▶ _DIRECTIONS_:
From the entries below, gather every line containing the string "multi".

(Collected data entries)
======
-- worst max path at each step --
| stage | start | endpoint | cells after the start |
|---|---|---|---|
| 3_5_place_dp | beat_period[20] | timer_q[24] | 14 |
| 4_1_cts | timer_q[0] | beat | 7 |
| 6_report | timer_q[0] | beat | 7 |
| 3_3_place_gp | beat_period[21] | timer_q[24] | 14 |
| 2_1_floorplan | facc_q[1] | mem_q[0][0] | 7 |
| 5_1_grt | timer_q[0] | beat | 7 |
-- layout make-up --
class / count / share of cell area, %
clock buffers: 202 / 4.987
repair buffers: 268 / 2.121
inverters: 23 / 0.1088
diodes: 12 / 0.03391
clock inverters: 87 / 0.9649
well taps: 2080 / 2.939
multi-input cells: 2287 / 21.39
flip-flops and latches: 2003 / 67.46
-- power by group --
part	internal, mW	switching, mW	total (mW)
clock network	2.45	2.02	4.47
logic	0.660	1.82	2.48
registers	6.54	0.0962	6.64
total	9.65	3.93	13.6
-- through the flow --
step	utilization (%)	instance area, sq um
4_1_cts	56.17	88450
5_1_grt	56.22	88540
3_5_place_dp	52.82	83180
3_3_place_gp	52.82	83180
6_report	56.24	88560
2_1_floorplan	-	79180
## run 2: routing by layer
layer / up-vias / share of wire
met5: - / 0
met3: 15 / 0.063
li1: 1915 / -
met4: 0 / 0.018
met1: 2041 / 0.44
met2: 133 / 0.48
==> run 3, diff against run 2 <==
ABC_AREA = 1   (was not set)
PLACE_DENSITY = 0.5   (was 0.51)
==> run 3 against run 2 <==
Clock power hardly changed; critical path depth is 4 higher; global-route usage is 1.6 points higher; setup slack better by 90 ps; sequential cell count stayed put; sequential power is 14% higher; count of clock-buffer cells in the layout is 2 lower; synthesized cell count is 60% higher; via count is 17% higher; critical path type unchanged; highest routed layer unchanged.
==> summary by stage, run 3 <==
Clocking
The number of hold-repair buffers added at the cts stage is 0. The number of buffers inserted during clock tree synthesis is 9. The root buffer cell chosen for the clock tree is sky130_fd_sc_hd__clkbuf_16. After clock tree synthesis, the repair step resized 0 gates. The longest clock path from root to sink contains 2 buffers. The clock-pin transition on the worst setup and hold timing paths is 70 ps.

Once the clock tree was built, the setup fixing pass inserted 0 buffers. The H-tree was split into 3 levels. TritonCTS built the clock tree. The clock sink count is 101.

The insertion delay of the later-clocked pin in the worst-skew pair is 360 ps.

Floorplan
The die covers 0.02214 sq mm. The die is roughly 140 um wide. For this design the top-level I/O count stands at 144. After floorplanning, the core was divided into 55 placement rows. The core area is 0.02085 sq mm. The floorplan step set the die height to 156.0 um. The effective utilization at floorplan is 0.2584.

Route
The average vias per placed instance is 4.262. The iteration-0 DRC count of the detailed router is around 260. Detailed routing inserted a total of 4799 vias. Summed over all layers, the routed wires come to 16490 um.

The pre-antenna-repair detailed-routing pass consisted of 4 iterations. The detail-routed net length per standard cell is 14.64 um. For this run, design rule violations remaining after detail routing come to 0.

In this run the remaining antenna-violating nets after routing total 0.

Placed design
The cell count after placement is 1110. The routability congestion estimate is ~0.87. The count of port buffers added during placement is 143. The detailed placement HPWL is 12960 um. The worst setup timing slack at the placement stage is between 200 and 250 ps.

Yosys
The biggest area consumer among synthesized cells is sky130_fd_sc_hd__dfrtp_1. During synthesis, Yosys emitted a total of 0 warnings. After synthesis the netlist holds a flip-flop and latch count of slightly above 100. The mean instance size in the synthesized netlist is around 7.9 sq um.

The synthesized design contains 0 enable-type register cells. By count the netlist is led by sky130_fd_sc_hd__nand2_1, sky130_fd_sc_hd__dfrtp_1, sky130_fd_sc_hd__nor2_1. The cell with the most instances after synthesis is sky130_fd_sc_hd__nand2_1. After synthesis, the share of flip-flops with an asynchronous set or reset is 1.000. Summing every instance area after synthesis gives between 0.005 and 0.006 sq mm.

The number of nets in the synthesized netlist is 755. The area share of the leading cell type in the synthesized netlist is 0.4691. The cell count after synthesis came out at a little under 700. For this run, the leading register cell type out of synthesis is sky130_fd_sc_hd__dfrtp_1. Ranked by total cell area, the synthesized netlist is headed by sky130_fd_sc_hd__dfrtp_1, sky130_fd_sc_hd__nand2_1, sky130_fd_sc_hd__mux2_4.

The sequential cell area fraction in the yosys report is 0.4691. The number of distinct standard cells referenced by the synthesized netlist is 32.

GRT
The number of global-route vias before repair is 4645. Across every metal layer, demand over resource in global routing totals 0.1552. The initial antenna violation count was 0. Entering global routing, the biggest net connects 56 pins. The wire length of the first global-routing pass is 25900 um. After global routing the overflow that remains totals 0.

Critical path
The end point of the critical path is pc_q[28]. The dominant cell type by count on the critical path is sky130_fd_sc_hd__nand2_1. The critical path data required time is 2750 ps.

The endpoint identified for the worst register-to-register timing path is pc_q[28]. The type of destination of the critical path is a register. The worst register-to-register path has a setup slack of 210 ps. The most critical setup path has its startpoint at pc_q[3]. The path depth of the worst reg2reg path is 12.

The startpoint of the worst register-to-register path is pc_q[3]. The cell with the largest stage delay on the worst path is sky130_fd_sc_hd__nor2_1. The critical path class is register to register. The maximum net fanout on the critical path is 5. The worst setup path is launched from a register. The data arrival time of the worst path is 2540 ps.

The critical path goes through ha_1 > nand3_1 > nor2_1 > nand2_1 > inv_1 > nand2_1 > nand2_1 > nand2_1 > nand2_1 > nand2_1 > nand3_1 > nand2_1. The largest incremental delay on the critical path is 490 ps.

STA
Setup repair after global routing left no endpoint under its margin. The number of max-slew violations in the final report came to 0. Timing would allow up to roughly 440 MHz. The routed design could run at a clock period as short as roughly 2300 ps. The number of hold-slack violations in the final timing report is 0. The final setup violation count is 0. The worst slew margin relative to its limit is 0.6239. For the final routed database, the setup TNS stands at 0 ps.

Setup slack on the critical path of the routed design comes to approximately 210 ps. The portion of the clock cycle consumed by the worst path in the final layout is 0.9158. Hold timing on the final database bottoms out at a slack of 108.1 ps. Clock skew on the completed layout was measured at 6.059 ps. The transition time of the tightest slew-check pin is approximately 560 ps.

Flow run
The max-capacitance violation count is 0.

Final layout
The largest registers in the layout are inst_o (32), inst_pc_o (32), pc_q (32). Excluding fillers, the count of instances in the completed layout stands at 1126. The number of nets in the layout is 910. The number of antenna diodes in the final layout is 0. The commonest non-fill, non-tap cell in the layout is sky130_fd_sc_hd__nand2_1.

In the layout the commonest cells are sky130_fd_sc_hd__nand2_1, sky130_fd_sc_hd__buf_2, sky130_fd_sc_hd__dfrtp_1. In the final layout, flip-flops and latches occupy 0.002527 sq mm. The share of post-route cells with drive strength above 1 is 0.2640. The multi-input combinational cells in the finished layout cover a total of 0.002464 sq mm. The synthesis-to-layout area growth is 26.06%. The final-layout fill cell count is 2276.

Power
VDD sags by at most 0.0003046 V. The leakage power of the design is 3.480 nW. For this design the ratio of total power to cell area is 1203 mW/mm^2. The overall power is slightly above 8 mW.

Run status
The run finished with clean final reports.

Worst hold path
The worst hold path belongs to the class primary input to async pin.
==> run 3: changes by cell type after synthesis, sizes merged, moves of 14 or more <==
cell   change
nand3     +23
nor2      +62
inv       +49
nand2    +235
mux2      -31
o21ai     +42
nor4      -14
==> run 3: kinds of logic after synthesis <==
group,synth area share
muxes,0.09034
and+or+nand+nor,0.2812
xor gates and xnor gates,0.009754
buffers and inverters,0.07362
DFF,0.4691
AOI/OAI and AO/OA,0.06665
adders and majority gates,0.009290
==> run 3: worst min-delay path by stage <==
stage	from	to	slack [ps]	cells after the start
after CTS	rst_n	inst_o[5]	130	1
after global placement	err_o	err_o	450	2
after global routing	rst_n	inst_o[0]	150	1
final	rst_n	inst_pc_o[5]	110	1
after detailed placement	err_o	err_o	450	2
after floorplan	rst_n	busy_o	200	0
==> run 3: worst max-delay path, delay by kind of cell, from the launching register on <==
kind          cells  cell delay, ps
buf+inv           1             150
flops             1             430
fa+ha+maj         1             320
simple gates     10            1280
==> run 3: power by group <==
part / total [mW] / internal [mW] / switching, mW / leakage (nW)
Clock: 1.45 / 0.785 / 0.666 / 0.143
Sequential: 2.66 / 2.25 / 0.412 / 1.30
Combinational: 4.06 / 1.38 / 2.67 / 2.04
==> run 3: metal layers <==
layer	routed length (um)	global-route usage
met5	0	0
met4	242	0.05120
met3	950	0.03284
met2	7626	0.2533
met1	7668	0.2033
======
▶ _ANSWER FOR THIS EXERCISE_:
multi-input cells: 2287 / 21.39
In the layout the commonest cells are sky130_fd_sc_hd__nand2_1, sky130_fd_sc_hd__buf_2, sky130_fd_sc_hd__dfrtp_1. In the final layout, flip-flops and latches occupy 0.002527 sq mm. The share of post-route cells with drive strength above 1 is 0.2640. The multi-input combinational cells in the finished layout cover a total of 0.002464 sq mm. The synthesis-to-layout area growth is 26.06%. The final-layout fill cell count is 2276.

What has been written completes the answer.